**Exercise**
From the records below, set down exactly the lines starting with the line that contains "cur_half_nxt = pend_half;" and going on through the line that contains "-- After elaboration". Nothing else is wanted.

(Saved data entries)

____

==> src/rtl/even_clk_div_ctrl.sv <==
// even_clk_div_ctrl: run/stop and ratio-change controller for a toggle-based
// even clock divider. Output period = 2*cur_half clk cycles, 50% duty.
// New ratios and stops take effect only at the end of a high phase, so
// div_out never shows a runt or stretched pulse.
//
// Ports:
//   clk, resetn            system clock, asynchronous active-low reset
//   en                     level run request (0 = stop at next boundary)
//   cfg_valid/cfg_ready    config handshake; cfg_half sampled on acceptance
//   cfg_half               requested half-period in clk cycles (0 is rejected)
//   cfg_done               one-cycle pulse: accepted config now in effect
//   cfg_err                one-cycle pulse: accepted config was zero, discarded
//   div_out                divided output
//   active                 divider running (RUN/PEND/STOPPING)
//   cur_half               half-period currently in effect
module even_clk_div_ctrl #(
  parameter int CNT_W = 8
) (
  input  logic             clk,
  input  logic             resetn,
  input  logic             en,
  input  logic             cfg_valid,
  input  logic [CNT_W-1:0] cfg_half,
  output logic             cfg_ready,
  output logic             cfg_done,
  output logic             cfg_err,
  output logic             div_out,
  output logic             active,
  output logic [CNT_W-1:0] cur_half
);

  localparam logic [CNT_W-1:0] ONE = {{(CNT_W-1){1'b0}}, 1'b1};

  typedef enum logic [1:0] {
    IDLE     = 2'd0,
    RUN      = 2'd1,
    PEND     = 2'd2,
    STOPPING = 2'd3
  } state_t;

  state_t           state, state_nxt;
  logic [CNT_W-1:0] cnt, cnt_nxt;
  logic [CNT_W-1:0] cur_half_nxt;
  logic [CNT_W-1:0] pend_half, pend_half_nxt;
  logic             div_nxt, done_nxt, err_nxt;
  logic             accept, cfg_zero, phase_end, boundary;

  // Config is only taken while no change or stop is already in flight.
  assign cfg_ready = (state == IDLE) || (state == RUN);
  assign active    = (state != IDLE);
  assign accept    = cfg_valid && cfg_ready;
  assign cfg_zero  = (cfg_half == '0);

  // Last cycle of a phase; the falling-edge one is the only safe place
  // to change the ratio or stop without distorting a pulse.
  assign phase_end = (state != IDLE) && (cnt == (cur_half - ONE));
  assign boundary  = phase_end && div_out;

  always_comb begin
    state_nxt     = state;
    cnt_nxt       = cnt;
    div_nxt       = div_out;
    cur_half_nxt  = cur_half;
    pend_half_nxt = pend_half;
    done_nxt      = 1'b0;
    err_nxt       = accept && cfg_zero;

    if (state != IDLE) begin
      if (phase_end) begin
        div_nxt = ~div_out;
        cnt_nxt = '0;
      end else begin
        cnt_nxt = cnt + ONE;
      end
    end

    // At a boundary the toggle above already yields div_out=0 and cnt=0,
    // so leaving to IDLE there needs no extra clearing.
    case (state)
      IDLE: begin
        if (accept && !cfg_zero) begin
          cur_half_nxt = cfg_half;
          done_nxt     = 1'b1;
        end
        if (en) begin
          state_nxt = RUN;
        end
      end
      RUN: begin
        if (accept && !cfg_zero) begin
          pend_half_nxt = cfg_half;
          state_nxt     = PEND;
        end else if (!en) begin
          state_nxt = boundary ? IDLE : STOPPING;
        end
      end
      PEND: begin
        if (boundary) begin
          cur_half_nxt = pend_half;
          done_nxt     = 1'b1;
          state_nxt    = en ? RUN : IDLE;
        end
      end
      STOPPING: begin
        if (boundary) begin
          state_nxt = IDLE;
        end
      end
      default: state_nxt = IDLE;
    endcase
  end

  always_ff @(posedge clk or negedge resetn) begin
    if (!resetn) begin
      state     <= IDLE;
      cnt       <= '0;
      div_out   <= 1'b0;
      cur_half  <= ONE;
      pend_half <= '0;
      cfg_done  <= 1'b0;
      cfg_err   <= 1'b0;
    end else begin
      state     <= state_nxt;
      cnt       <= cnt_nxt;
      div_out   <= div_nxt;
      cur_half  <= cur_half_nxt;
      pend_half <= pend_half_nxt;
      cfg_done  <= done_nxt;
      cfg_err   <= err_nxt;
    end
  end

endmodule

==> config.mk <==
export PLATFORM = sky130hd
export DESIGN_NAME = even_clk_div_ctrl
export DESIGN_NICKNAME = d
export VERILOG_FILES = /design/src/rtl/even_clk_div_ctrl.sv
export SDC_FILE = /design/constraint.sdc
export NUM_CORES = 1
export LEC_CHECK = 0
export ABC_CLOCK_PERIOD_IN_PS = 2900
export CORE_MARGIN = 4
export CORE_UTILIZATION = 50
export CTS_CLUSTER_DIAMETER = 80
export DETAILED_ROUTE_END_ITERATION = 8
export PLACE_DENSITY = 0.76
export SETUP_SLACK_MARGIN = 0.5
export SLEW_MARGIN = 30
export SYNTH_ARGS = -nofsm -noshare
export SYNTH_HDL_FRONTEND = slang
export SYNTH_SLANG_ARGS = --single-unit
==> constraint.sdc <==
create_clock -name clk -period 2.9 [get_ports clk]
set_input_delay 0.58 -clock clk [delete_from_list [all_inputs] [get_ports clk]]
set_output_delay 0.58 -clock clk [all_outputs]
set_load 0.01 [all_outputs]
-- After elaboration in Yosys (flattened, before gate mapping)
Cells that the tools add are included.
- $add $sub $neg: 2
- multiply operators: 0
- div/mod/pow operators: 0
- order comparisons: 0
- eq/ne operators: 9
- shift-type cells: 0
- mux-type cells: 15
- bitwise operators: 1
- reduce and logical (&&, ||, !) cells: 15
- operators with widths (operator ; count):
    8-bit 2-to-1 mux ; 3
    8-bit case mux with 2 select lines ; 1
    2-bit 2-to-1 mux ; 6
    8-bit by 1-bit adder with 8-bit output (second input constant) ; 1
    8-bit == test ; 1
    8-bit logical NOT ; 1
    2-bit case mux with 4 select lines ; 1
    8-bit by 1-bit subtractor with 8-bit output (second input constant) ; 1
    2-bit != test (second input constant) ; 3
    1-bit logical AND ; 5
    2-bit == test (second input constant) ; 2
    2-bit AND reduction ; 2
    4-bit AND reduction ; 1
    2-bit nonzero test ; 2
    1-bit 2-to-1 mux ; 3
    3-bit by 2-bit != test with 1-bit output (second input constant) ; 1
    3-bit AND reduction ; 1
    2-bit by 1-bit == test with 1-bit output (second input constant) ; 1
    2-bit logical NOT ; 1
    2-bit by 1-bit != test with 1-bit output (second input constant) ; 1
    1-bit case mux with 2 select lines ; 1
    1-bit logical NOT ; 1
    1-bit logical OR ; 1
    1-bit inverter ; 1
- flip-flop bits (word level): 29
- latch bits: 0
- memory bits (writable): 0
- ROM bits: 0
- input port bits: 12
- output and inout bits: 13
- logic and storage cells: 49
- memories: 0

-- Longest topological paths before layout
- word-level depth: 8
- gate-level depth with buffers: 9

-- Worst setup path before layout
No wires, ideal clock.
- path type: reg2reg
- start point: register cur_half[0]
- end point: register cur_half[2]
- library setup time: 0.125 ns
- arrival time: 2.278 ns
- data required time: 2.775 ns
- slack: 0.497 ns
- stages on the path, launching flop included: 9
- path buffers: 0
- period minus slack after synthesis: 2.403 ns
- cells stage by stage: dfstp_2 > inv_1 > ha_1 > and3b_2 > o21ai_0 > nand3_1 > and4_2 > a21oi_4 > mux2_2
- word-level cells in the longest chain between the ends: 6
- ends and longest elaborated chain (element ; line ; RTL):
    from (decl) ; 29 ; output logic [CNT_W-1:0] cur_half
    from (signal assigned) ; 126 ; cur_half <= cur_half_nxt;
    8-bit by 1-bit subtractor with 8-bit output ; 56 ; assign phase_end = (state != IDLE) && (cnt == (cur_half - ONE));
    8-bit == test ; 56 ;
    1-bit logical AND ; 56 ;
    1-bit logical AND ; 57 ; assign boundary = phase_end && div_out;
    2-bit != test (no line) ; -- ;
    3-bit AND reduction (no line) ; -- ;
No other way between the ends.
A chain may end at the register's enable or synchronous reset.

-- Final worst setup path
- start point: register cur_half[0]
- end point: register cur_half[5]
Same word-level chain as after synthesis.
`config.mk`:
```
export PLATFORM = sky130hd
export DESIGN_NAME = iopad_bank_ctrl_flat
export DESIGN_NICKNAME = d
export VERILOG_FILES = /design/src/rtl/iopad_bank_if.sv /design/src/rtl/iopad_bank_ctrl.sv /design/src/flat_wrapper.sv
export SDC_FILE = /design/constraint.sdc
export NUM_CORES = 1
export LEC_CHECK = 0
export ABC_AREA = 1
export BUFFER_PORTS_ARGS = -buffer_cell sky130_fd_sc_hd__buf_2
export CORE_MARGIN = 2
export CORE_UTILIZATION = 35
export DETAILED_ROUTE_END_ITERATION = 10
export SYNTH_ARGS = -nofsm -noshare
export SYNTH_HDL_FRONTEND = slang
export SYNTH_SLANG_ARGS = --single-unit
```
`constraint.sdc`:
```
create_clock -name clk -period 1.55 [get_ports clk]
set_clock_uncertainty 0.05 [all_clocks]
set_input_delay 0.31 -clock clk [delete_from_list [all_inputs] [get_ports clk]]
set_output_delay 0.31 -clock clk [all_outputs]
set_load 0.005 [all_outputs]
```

____

**Answer to this task**
          cur_half_nxt = pend_half;
          done_nxt     = 1'b1;
          state_nxt    = en ? RUN : IDLE;
        end
      end
      STOPPING: begin
        if (boundary) begin
          state_nxt = IDLE;
        end
      end
      default: state_nxt = IDLE;
    endcase
  end

  always_ff @(posedge clk or negedge resetn) begin
    if (!resetn) begin
      state     <= IDLE;
      cnt       <= '0;
      div_out   <= 1'b0;
      cur_half  <= ONE;
      pend_half <= '0;
      cfg_done  <= 1'b0;
      cfg_err   <= 1'b0;
    end else begin
      state     <= state_nxt;
      cnt       <= cnt_nxt;
      div_out   <= div_nxt;
      cur_half  <= cur_half_nxt;
      pend_half <= pend_half_nxt;
      cfg_done  <= done_nxt;
      cfg_err   <= err_nxt;
    end
  end

endmodule

==> config.mk <==
export PLATFORM = sky130hd
export DESIGN_NAME = even_clk_div_ctrl
export DESIGN_NICKNAME = d
export VERILOG_FILES = /design/src/rtl/even_clk_div_ctrl.sv
export SDC_FILE = /design/constraint.sdc
export NUM_CORES = 1
export LEC_CHECK = 0
export ABC_CLOCK_PERIOD_IN_PS = 2900
export CORE_MARGIN = 4
export CORE_UTILIZATION = 50
export CTS_CLUSTER_DIAMETER = 80
export DETAILED_ROUTE_END_ITERATION = 8
export PLACE_DENSITY = 0.76
export SETUP_SLACK_MARGIN = 0.5
export SLEW_MARGIN = 30
export SYNTH_ARGS = -nofsm -noshare
export SYNTH_HDL_FRONTEND = slang
export SYNTH_SLANG_ARGS = --single-unit
==> constraint.sdc <==
create_clock -name clk -period 2.9 [get_ports clk]
set_input_delay 0.58 -clock clk [delete_from_list [all_inputs] [get_ports clk]]
set_output_delay 0.58 -clock clk [all_outputs]
set_load 0.01 [all_outputs]
-- After elaboration in Yosys (flattened, before gate mapping)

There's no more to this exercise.